Pemuda bermata merah darah itu mendekati bocah tersebut yang mulai berusaha mundur ketika ia semakin mendekat. Ia mengulurkan tangannya pada bocah tersebut –seperti mengajak namun ekspresinya tetap datar. Bocah itu sama sekali tak membalas uluran tangannya, malah ia semakin menggigil ketakutan. Lama tak mendapat jawaban dari bocah tersebut, pemuda itu memutuskan untuk menarik tangan bocah itu secara paksa sehingga bocah itu berdiri sejajar dengannya –
.
.
-sebelum ia menusuk jantung bocah itu dengan trisula miliknya.
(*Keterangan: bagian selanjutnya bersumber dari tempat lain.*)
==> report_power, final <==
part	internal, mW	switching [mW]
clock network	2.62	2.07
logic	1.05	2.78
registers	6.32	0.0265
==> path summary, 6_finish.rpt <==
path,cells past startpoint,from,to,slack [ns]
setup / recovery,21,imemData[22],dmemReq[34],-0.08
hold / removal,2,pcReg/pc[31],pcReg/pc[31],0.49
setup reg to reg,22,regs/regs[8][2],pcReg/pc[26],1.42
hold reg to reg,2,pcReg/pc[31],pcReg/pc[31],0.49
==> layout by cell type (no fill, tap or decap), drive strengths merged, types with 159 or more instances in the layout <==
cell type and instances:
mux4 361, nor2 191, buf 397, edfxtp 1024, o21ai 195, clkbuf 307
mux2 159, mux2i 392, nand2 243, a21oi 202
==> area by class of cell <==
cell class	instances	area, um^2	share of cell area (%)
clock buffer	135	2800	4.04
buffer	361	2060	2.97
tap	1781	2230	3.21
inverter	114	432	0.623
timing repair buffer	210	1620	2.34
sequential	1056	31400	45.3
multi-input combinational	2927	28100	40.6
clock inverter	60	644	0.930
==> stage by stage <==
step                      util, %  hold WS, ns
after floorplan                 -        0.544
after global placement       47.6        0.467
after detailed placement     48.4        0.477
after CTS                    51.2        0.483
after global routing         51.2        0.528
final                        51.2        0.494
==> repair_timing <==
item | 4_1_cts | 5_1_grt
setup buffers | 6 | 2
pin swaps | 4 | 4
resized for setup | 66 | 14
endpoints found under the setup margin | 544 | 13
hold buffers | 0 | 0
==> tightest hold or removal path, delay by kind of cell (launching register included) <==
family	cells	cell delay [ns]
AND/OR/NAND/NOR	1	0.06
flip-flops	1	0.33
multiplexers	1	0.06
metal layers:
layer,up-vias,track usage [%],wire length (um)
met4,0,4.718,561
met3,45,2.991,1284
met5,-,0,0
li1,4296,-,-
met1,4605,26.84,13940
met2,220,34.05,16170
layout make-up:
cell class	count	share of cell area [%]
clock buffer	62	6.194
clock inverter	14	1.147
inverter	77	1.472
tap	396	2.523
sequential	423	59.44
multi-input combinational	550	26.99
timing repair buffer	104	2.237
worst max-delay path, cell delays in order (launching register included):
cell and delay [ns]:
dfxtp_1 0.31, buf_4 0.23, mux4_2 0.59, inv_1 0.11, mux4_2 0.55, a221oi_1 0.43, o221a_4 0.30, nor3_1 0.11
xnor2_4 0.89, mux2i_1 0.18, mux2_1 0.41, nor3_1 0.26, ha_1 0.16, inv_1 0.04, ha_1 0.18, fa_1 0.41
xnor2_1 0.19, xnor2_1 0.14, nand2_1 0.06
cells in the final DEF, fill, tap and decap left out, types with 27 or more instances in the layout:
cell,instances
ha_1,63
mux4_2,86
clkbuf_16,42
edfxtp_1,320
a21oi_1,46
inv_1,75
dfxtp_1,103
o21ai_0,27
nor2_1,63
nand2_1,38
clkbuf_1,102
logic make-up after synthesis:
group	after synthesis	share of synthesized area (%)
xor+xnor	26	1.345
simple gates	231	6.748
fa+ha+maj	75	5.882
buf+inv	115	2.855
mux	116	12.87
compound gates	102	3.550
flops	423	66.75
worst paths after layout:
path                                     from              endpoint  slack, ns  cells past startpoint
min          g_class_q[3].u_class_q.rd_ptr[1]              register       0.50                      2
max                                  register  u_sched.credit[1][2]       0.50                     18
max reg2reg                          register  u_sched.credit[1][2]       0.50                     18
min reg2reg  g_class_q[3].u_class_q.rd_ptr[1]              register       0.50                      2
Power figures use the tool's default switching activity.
File: src/source/dcache_pkg.sv
// shared dcache geometry and enums; field widths assume a 16-bit byte address and exactly 2 ways
package dcache_pkg;

  // ----------------------------------------------------------
  // address and data geometry
  // ----------------------------------------------------------
  // byte address from the core
  localparam int ADDR_WIDTH = 16;
  // core data word and its byte enables
  localparam int WORD_WIDTH = 32;
  localparam int BE_WIDTH = 4;
  // one line is four words
  localparam int LINE_WIDTH = 128;
  localparam int LINE_BYTES = LINE_WIDTH / 8;
  localparam int WORDS_PER_LINE = 4;
  // byte offset inside a word, word index inside a line
  localparam int BYTE_OFF_WIDTH = 2;
  localparam int WORD_IDX_WIDTH = 2;
  // address split is {tag, set, offset}
  localparam int OFFSET_WIDTH = 4;
  localparam int SET_WIDTH = 4;
  localparam int NUM_SETS = 16;
  localparam int TAG_WIDTH = 8;
  localparam int NUM_WAYS = 2;
  // hit and miss counters saturate at this width
  localparam int CNT_WIDTH = 16;

  // ----------------------------------------------------------
  // controller FSM states
  // ----------------------------------------------------------
  typedef enum logic [2:0] {
    // waiting for a core request
    IDLE,
    // tag compare result from the array is valid
    LOOKUP,
    // byte-masked write of a store hit
    STORE_WRITE,
    // memory request held until mem_gnt_i
    MEM_REQ,
    // cacheable load miss, line refill pending
    MEM_WAIT,
    // uncached load, data pending
    BYPASS_WAIT
  } ctrl_state_e;

  // configuration register select
  typedef enum logic [1:0] {
    CFG_CTRL,
    CFG_HITS,
    CFG_MISSES
  } cfg_reg_e;

endpackage
File: src/source/dcache_top.sv
// dcache top; single core port, one outstanding memory request, config via one-cycle strobe
`timescale 1ns/1ps

module dcache_top (
  input  logic                              clk_i,
  input  logic                              rst_ni,
  // core port
  input  logic                              req_i,
  input  logic                              we_i,
  input  logic [dcache_pkg::ADDR_WIDTH-1:0] addr_i,
  input  logic [dcache_pkg::WORD_WIDTH-1:0] wdata_i,
  input  logic [dcache_pkg::BE_WIDTH-1:0]   be_i,
  output logic                              gnt_o,
  output logic                              rvalid_o,
  output logic [dcache_pkg::WORD_WIDTH-1:0] rdata_o,
  // memory port
  output logic                              mem_req_o,
  output logic                              mem_we_o,
  output logic [dcache_pkg::ADDR_WIDTH-1:0] mem_addr_o,
  output logic [dcache_pkg::WORD_WIDTH-1:0] mem_wdata_o,
  output logic [dcache_pkg::BE_WIDTH-1:0]   mem_be_o,
  input  logic                              mem_gnt_i,
  input  logic                              mem_rvalid_i,
  input  logic [dcache_pkg::LINE_WIDTH-1:0] mem_rline_i,
  // configuration port
  input  logic                              cfg_we_i,
  input  dcache_pkg::cfg_reg_e              cfg_sel_i,
  input  logic [dcache_pkg::WORD_WIDTH-1:0] cfg_wdata_i,
  output logic [dcache_pkg::WORD_WIDTH-1:0] cfg_rdata_o
);

  // config block links
  logic                              enable;
  logic                              hit_pulse;
  logic                              miss_pulse;
  // array lookup
  logic                              rd_en;
  logic [dcache_pkg::SET_WIDTH-1:0]  rd_set;
  logic [dcache_pkg::TAG_WIDTH-1:0]  rd_tag;
  logic [dcache_pkg::NUM_WAYS-1:0]   hit_way;
  logic [dcache_pkg::LINE_WIDTH-1:0] hit_line;
  logic                              victim_way;
  // array write
  logic                              wr_en;
  logic                              wr_way;
  logic [dcache_pkg::SET_WIDTH-1:0]  wr_set;
  logic [dcache_pkg::TAG_WIDTH-1:0]  wr_tag;
  logic [dcache_pkg::LINE_WIDTH-1:0] wr_line;
  logic [dcache_pkg::LINE_BYTES-1:0] wr_be;
  logic                              refill;

  dcache_cfg_regs u_cfg_regs (
    .clk_i        (clk_i),
    .rst_ni       (rst_ni),
    .cfg_we_i     (cfg_we_i),
    .cfg_sel_i    (cfg_sel_i),
    .cfg_wdata_i  (cfg_wdata_i),
    .hit_pulse_i  (hit_pulse),
    .miss_pulse_i (miss_pulse),
    .cfg_rdata_o  (cfg_rdata_o),
    .enable_o     (enable)
  );

  dcache_array u_array (
    .clk_i        (clk_i),
    .rst_ni       (rst_ni),
    .rd_en_i      (rd_en),
    .rd_set_i     (rd_set),
    .rd_tag_i     (rd_tag),
    .wr_en_i      (wr_en),
    .wr_way_i     (wr_way),
    .wr_set_i     (wr_set),
    .wr_tag_i     (wr_tag),
    .wr_line_i    (wr_line),
    .wr_be_i      (wr_be),
    .refill_i     (refill),
    .hit_way_o    (hit_way),
    .hit_line_o   (hit_line),
    .victim_way_o (victim_way)
  );

  dcache_ctrl_fsm u_ctrl_fsm (
    .clk_i        (clk_i),
    .rst_ni       (rst_ni),
    .req_i        (req_i),
    .we_i         (we_i),
    .addr_i       (addr_i),
    .wdata_i      (wdata_i),
    .be_i         (be_i),
    .gnt_o        (gnt_o),
    .rvalid_o     (rvalid_o),
    .rdata_o      (rdata_o),
    .enable_i     (enable),
    .rd_en_o      (rd_en),
    .rd_set_o     (rd_set),
    .rd_tag_o     (rd_tag),
    .hit_way_i    (hit_way),
    .hit_line_i   (hit_line),
    .victim_way_i (victim_way),
    .wr_en_o      (wr_en),
    .wr_way_o     (wr_way),
    .wr_set_o     (wr_set),
    .wr_tag_o     (wr_tag),
    .wr_line_o    (wr_line),
    .wr_be_o      (wr_be),
    .refill_o     (refill),
    .mem_req_o    (mem_req_o),
    .mem_we_o     (mem_we_o),
    .mem_addr_o   (mem_addr_o),
    .mem_wdata_o  (mem_wdata_o),
    .mem_be_o     (mem_be_o),
    .mem_gnt_i    (mem_gnt_i),
    .mem_rvalid_i (mem_rvalid_i),
    .mem_rline_i  (mem_rline_i),
    .hit_pulse_o  (hit_pulse),
    .miss_pulse_o (miss_pulse)
  );

endmodule

File: src/source/dcache_ctrl_fsm.sv
// blocking controller, one miss at a time; stores are write-through no-allocate, core holds fields until gnt_o
`timescale 1ns/1ps

module dcache_ctrl_fsm (
  input  logic                              clk_i,
  input  logic                              rst_ni,
  // core port
  input  logic                              req_i,
  input  logic                              we_i,
  input  logic [dcache_pkg::ADDR_WIDTH-1:0] addr_i,
  input  logic [dcache_pkg::WORD_WIDTH-1:0] wdata_i,
  input  logic [dcache_pkg::BE_WIDTH-1:0]   be_i,
  output logic                              gnt_o,
  output logic                              rvalid_o,
  output logic [dcache_pkg::WORD_WIDTH-1:0] rdata_o,
  // cache enable from the config block
  input  logic                              enable_i,
  // array lookup
  output logic                              rd_en_o,
  output logic [dcache_pkg::SET_WIDTH-1:0]  rd_set_o,
  output logic [dcache_pkg::TAG_WIDTH-1:0]  rd_tag_o,
  input  logic [dcache_pkg::NUM_WAYS-1:0]   hit_way_i,
  input  logic [dcache_pkg::LINE_WIDTH-1:0] hit_line_i,
  input  logic                              victim_way_i,
  // array write
  output logic                              wr_en_o,
  output logic                              wr_way_o,
  output logic [dcache_pkg::SET_WIDTH-1:0]  wr_set_o,
  output logic [dcache_pkg::TAG_WIDTH-1:0]  wr_tag_o,
  output logic [dcache_pkg::LINE_WIDTH-1:0] wr_line_o,
  output logic [dcache_pkg::LINE_BYTES-1:0] wr_be_o,
  output logic                              refill_o,
  // memory port
  output logic                              mem_req_o,
  output logic                              mem_we_o,
  output logic [dcache_pkg::ADDR_WIDTH-1:0] mem_addr_o,
  output logic [dcache_pkg::WORD_WIDTH-1:0] mem_wdata_o,
  output logic [dcache_pkg::BE_WIDTH-1:0]   mem_be_o,
  input  logic                              mem_gnt_i,
  input  logic                              mem_rvalid_i,
  input  logic [dcache_pkg::LINE_WIDTH-1:0] mem_rline_i,
  // counter events
  output logic                              hit_pulse_o,
  output logic                              miss_pulse_o
);

  dcache_pkg::ctrl_state_e state_q, state_d;

  // saved request
  logic [dcache_pkg::ADDR_WIDTH-1:0]     addr_q;
  logic [dcache_pkg::WORD_WIDTH-1:0]     wdata_q;
  logic [dcache_pkg::BE_WIDTH-1:0]       be_q;
  logic                                  we_q;
  logic                                  bypass_q;
  logic                                  hit_way_q;
  logic                                  capture;
  logic [dcache_pkg::WORD_IDX_WIDTH-1:0] word_idx;
  logic [dcache_pkg::LINE_WIDTH-1:0]     src_line;
  logic [dcache_pkg::LINE_BYTES-1:0]     be_line;

  always_ff @(posedge clk_i or negedge rst_ni) begin
    if (!rst_ni) begin
      state_q   <= dcache_pkg::IDLE;
      we_q      <= 1'b0;
      bypass_q  <= 1'b0;
      hit_way_q <= 1'b0;
    end else begin
      state_q <= state_d;
      if (capture) begin
        we_q     <= we_i;
        bypass_q <= !enable_i;
      end
      // remember which way hit for the store write
      if (state_q == dcache_pkg::LOOKUP) begin
        hit_way_q <= hit_way_i[1];
      end
    end
  end

  always_ff @(posedge clk_i) begin
    if (capture) begin
      addr_q  <= addr_i;
      wdata_q <= wdata_i;
      be_q    <= be_i;
    end
  end

  // lookup uses the live address, writes use the saved one
  assign rd_set_o = addr_i[dcache_pkg::OFFSET_WIDTH +: dcache_pkg::SET_WIDTH];
  assign rd_tag_o = addr_i[dcache_pkg::ADDR_WIDTH-1 -: dcache_pkg::TAG_WIDTH];
  assign wr_set_o = addr_q[dcache_pkg::OFFSET_WIDTH +: dcache_pkg::SET_WIDTH];
  assign wr_tag_o = addr_q[dcache_pkg::ADDR_WIDTH-1 -: dcache_pkg::TAG_WIDTH];
  assign word_idx = addr_q[dcache_pkg::BYTE_OFF_WIDTH +: dcache_pkg::WORD_IDX_WIDTH];
  assign be_line  = {{(dcache_pkg::LINE_BYTES - dcache_pkg::BE_WIDTH){1'b0}}, be_q};

  // ----------------------------------------------------------
  // memory request, all fields from registers
  // ----------------------------------------------------------
  // writes use a word address, reads a line address
  assign mem_we_o    = we_q;
  assign mem_addr_o  = we_q ?
      {addr_q[dcache_pkg::ADDR_WIDTH-1:dcache_pkg::BYTE_OFF_WIDTH],
       {dcache_pkg::BYTE_OFF_WIDTH{1'b0}}} :
      {addr_q[dcache_pkg::ADDR_WIDTH-1:dcache_pkg::OFFSET_WIDTH],
       {dcache_pkg::OFFSET_WIDTH{1'b0}}};
  assign mem_wdata_o = wdata_q;
  assign mem_be_o    = be_q;

  // critical word comes from the hit line or the memory line
  assign src_line = (state_q == dcache_pkg::LOOKUP) ? hit_line_i : mem_rline_i;
  assign rdata_o  = src_line[word_idx*dcache_pkg::WORD_WIDTH +: dcache_pkg::WORD_WIDTH];

  // ----------------------------------------------------------
  // request FSM
  // ----------------------------------------------------------
  always_comb begin
    state_d      = state_q;
    capture      = 1'b0;
    gnt_o        = 1'b0;
    rvalid_o     = 1'b0;
    rd_en_o      = 1'b0;
    wr_en_o      = 1'b0;
    wr_way_o     = hit_way_q;
    wr_line_o    = {dcache_pkg::WORDS_PER_LINE{wdata_q}};
    wr_be_o      = '0;
    refill_o     = 1'b0;
    mem_req_o    = 1'b0;
    hit_pulse_o  = 1'b0;
    miss_pulse_o = 1'b0;
    case (state_q)
      dcache_pkg::IDLE: begin
        if (req_i) begin
          capture = 1'b1;
          // loads are granted on accept, stores on the memory grant
          gnt_o   = !we_i;
          if (enable_i) begin
            rd_en_o = 1'b1;
            state_d = dcache_pkg::LOOKUP;
          end else begin
            state_d = dcache_pkg::MEM_REQ;
          end
        end
      end
      dcache_pkg::LOOKUP: begin
        if (|hit_way_i) begin
          hit_pulse_o = 1'b1;
          if (we_q) begin
            state_d = dcache_pkg::STORE_WRITE;
          end else begin
            rvalid_o = 1'b1;
            state_d  = dcache_pkg::IDLE;
            // pipelined accept of the next load
            if (req_i && !we_i && enable_i) begin
              capture = 1'b1;
              gnt_o   = 1'b1;
              rd_en_o = 1'b1;
              state_d = dcache_pkg::LOOKUP;
            end
          end
        end else begin
          // load misses refill, store misses only write memory
          miss_pulse_o = 1'b1;
          state_d      = dcache_pkg::MEM_REQ;
        end
      end
      dcache_pkg::STORE_WRITE: begin
        // merge the word into the hit line through its byte enables
        wr_en_o = 1'b1;
        wr_be_o = be_line << (word_idx * dcache_pkg::BE_WIDTH);
        state_d = dcache_pkg::MEM_REQ;
      end
      dcache_pkg::MEM_REQ: begin
        mem_req_o = 1'b1;
        if (mem_gnt_i) begin
          if (we_q) begin
            gnt_o   = 1'b1;
            state_d = dcache_pkg::IDLE;
          end else if (bypass_q) begin
            state_d = dcache_pkg::BYPASS_WAIT;
          end else begin
            state_d = dcache_pkg::MEM_WAIT;
          end
        end
      end
      dcache_pkg::MEM_WAIT: begin
        if (mem_rvalid_i) begin
          rvalid_o  = 1'b1;
          state_d   = dcache_pkg::IDLE;
          // refill into the victim, skipped if the cache got disabled meanwhile
          wr_en_o   = enable_i;
          refill_o  = enable_i;
          wr_way_o  = victim_way_i;
          wr_line_o = mem_rline_i;
          wr_be_o   = '1;
        end
      end
      dcache_pkg::BYPASS_WAIT: begin
        if (mem_rvalid_i) begin
          rvalid_o = 1'b1;
          state_d  = dcache_pkg::IDLE;
        end
      end
      default: state_d = dcache_pkg::IDLE;
    endcase
  end

endmodule

File: src/source/dcache_array.sv
// 2-way storage; lookup result one cycle after rd_en_i, victim refers to the last looked-up set
`timescale 1ns/1ps

module dcache_array (
  input  logic                                clk_i,
  input  logic                                rst_ni,
  // lookup
  input  logic                                rd_en_i,
  input  logic [dcache_pkg::SET_WIDTH-1:0]    rd_set_i,
  input  logic [dcache_pkg::TAG_WIDTH-1:0]    rd_tag_i,
  // write and refill
  input  logic                                wr_en_i,
  input  logic                                wr_way_i,
  input  logic [dcache_pkg::SET_WIDTH-1:0]    wr_set_i,
  input  logic [dcache_pkg::TAG_WIDTH-1:0]    wr_tag_i,
  input  logic [dcache_pkg::LINE_WIDTH-1:0]   wr_line_i,
  input  logic [dcache_pkg::LINE_BYTES-1:0]   wr_be_i,
  input  logic                                refill_i,
  // compare result
  output logic [dcache_pkg::NUM_WAYS-1:0]     hit_way_o,
  output logic [dcache_pkg::LINE_WIDTH-1:0]   hit_line_o,
  output logic                                victim_way_o
);

  // tag and data storage, indexed [way][set]
  logic [dcache_pkg::TAG_WIDTH-1:0]  tag_q  [dcache_pkg::NUM_WAYS][dcache_pkg::NUM_SETS];
  logic [dcache_pkg::LINE_WIDTH-1:0] data_q [dcache_pkg::NUM_WAYS][dcache_pkg::NUM_SETS];
  // valid bits per set and way, one replacement bit per set
  logic [dcache_pkg::NUM_SETS-1:0][dcache_pkg::NUM_WAYS-1:0] valid_q;
  logic [dcache_pkg::NUM_SETS-1:0]                           repl_q;
  // registered lookup address
  logic [dcache_pkg::SET_WIDTH-1:0] rd_set_q;
  logic [dcache_pkg::TAG_WIDTH-1:0] rd_tag_q;
  logic [dcache_pkg::NUM_WAYS-1:0]  set_valid;

  always_ff @(posedge clk_i or negedge rst_ni) begin
    if (!rst_ni) begin
      rd_set_q <= '0;
      rd_tag_q <= '0;
    end else if (rd_en_i) begin
      rd_set_q <= rd_set_i;
      rd_tag_q <= rd_tag_i;
    end
  end

  // ----------------------------------------------------------
  // tag compare and way select
  // ----------------------------------------------------------
  always_comb begin
    hit_way_o  = '0;
    hit_line_o = '0;
    for (int w = 0; w < dcache_pkg::NUM_WAYS; w++) begin
      hit_way_o[w] = valid_q[rd_set_q][w] && (tag_q[w][rd_set_q] == rd_tag_q);
      if (hit_way_o[w]) begin
        hit_line_o = data_q[w][rd_set_q];
      end
    end
  end

  // first invalid way wins, else round robin via the set's replacement bit
  assign set_valid = valid_q[rd_set_q];

  always_comb begin
    if (!set_valid[0]) begin
      victim_way_o = 1'b0;
    end else if (!set_valid[1]) begin
      victim_way_o = 1'b1;
    end else begin
      victim_way_o = repl_q[rd_set_q];
    end
  end

  // ----------------------------------------------------------
  // state update
  // ----------------------------------------------------------
  always_ff @(posedge clk_i or negedge rst_ni) begin
    if (!rst_ni) begin
      valid_q <= '0;
      repl_q  <= '0;
    end else if (wr_en_i && refill_i) begin
      valid_q[wr_set_i][wr_way_i] <= 1'b1;
      // flip only when the set was already full
      if (&valid_q[wr_set_i]) begin
        repl_q[wr_set_i] <= ~repl_q[wr_set_i];
      end
    end
  end

  // byte-masked write, a refill always covers the whole line
  always_ff @(posedge clk_i) begin
    if (wr_en_i) begin
      if (refill_i) begin
        tag_q[wr_way_i][wr_set_i] <= wr_tag_i;
      end
      for (int b = 0; b < dcache_pkg::LINE_BYTES; b++) begin
        if (wr_be_i[b] || refill_i) begin
          data_q[wr_way_i][wr_set_i][b*8 +: 8] <= wr_line_i[b*8 +: 8];
        end
      end
    end
  end

endmodule

File: src/source/dcache_cfg_regs.sv
// enable bit plus saturating hit/miss counters; write is a one-cycle strobe, read is combinational
`timescale 1ns/1ps

module dcache_cfg_regs (
  input  logic                              clk_i,
  input  logic                              rst_ni,
  input  logic                              cfg_we_i,
  input  dcache_pkg::cfg_reg_e              cfg_sel_i,
  input  logic [dcache_pkg::WORD_WIDTH-1:0] cfg_wdata_i,
  input  logic                              hit_pulse_i,
  input  logic                              miss_pulse_i,
  output logic [dcache_pkg::WORD_WIDTH-1:0] cfg_rdata_o,
  output logic                              enable_o
);

  logic                             enable_q;
  logic [dcache_pkg::CNT_WIDTH-1:0] hits_q;
  logic [dcache_pkg::CNT_WIDTH-1:0] misses_q;

  always_ff @(posedge clk_i or negedge rst_ni) begin
    if (!rst_ni) begin
      enable_q <= 1'b0;
      hits_q   <= '0;
      misses_q <= '0;
    end else begin
      // only bit 0 of CFG_CTRL is implemented
      if (cfg_we_i && (cfg_sel_i == dcache_pkg::CFG_CTRL)) begin
        enable_q <= cfg_wdata_i[0];
      end
      // a software write clears, otherwise count up to all ones
      if (cfg_we_i && (cfg_sel_i == dcache_pkg::CFG_HITS)) begin
        hits_q <= '0;
      end else if (hit_pulse_i && !(&hits_q)) begin
        hits_q <= hits_q + 1'b1;
      end
      if (cfg_we_i && (cfg_sel_i == dcache_pkg::CFG_MISSES)) begin
        misses_q <= '0;
      end else if (miss_pulse_i && !(&misses_q)) begin
        misses_q <= misses_q + 1'b1;
      end
    end
  end

  // read mux, counters zero-extended to a word
  always_comb begin
    cfg_rdata_o = '0;
    case (cfg_sel_i)
      dcache_pkg::CFG_CTRL:   cfg_rdata_o[0] = enable_q;
      dcache_pkg::CFG_HITS:   cfg_rdata_o[dcache_pkg::CNT_WIDTH-1:0] = hits_q;
      dcache_pkg::CFG_MISSES: cfg_rdata_o[dcache_pkg::CNT_WIDTH-1:0] = misses_q;
      default:                cfg_rdata_o = '0;
    endcase
  end

  assign enable_o = enable_q;

endmodule

File: config.mk
export PLATFORM = sky130hd
export DESIGN_NAME = dcache_top
export DESIGN_NICKNAME = d
export VERILOG_FILES = /design/src/source/dcache_pkg.sv /design/src/source/dcache_top.sv /design/src/source/dcache_ctrl_fsm.sv /design/src/source/dcache_array.sv /design/src/source/dcache_cfg_regs.sv
export SDC_FILE = /design/constraint.sdc
export NUM_CORES = 2
export LEC_CHECK = 0
export BUFFER_PORTS_ARGS = -buffer_cell sky130_fd_sc_hd__buf_2
export CAP_MARGIN = 20
export CORE_UTILIZATION = 50
export CTS_CLUSTER_SIZE = 25
export DETAILED_ROUTE_END_ITERATION = 10
export PLACE_DENSITY_LB_ADDON = 0.3
export SLEW_MARGIN = 20
export SYNTH_ARGS = -nofsm -noshare
export SYNTH_HDL_FRONTEND = slang
export SYNTH_MEMORY_MAX_BITS = 65536
export SYNTH_SLANG_ARGS = --single-unit
export TNS_END_PERCENT = 20
File: constraint.sdc
create_clock -name clk_i -period 12.1 [get_ports clk_i]
set_input_delay 1.815 -clock clk_i [delete_from_list [all_inputs] [get_ports clk_i]]
set_output_delay 1.815 -clock clk_i [all_outputs]
set_load 0.03 [all_outputs]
Pemuda itu menarik kembali trisulanya. Membiarkan tubuh bocah itu jatuh terhempas ke tanah. Lalu ia memulai kembali perjalanannya. Mencari tempat lain untuk ia bertarung. Sebenarnya ada satu hal yang tak disadari pemuda bermata merah darah itu, yaitu kemunculan mata berlambang spade yang memerhatikannya ketika ia membunuh bocah itu.
Kotori Tori © quan 'Titanium'
Katekyo Hitman Reborn © Amano Akira
Drama/Fantasy
Warning : OOC, AU, shonen-ai, sedikit kekerasan, semi-OCs.
Mukuro membuka matanya –memperlihatkan mata monochromia-nya. Mengubah posisi semulanya yang sebelumnya berbaring menjadi duduk, ia memijit pelan kepalanya yang terasa berat sesaat. Merasa enakan, Mukuro berjalan ke arah wastafel untuk mencuci mukanya –sekedar untuk membuatnya merasa lebih segar saja.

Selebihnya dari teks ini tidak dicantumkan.